Provided data:
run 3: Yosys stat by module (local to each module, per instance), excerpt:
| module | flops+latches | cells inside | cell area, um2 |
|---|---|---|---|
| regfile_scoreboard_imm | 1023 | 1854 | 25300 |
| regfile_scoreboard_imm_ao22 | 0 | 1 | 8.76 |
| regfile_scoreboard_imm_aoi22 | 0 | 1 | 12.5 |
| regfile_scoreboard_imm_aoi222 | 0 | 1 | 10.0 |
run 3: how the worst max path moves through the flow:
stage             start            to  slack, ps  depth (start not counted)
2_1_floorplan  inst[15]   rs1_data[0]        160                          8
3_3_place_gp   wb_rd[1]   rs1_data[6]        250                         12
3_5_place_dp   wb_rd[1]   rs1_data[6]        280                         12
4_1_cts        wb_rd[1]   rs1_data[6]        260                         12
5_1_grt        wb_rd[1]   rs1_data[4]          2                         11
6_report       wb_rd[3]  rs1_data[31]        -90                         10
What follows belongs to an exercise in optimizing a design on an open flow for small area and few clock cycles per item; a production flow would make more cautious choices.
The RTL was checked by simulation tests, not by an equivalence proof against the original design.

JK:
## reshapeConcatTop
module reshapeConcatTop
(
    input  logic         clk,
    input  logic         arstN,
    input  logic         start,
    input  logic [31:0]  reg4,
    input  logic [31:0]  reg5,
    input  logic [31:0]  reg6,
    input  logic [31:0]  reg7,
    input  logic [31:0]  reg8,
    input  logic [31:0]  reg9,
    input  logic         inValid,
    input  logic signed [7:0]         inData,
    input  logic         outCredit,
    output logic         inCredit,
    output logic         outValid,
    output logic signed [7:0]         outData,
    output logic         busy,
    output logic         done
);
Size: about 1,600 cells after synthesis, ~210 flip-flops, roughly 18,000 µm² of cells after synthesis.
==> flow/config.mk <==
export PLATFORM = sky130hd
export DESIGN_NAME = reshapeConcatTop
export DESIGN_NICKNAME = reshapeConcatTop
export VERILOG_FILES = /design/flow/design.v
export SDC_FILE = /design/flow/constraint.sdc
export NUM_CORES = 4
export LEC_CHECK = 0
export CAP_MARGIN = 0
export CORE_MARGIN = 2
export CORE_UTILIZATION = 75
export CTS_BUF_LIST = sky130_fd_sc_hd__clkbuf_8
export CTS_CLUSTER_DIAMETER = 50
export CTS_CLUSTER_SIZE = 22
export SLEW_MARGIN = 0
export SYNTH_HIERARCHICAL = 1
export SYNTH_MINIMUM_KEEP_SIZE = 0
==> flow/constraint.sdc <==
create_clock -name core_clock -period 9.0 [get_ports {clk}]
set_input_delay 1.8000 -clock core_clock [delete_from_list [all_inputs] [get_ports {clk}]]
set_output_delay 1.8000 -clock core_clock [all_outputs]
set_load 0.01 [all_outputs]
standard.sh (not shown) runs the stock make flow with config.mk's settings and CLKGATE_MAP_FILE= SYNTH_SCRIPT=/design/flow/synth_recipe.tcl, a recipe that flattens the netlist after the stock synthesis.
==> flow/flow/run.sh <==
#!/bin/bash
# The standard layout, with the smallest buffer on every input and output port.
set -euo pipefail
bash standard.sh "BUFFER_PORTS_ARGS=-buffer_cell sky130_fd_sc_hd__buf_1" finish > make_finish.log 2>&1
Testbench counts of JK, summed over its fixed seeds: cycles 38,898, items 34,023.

Instructions to follow: Please give back only the lines between the first line of the entries and the line with "0 | 1 | 8.76 |", both ends included, word for word.

Written answer:
run 3: Yosys stat by module (local to each module, per instance), excerpt:
| module | flops+latches | cells inside | cell area, um2 |
|---|---|---|---|
| regfile_scoreboard_imm | 1023 | 1854 | 25300 |
| regfile_scoreboard_imm_ao22 | 0 | 1 | 8.76 |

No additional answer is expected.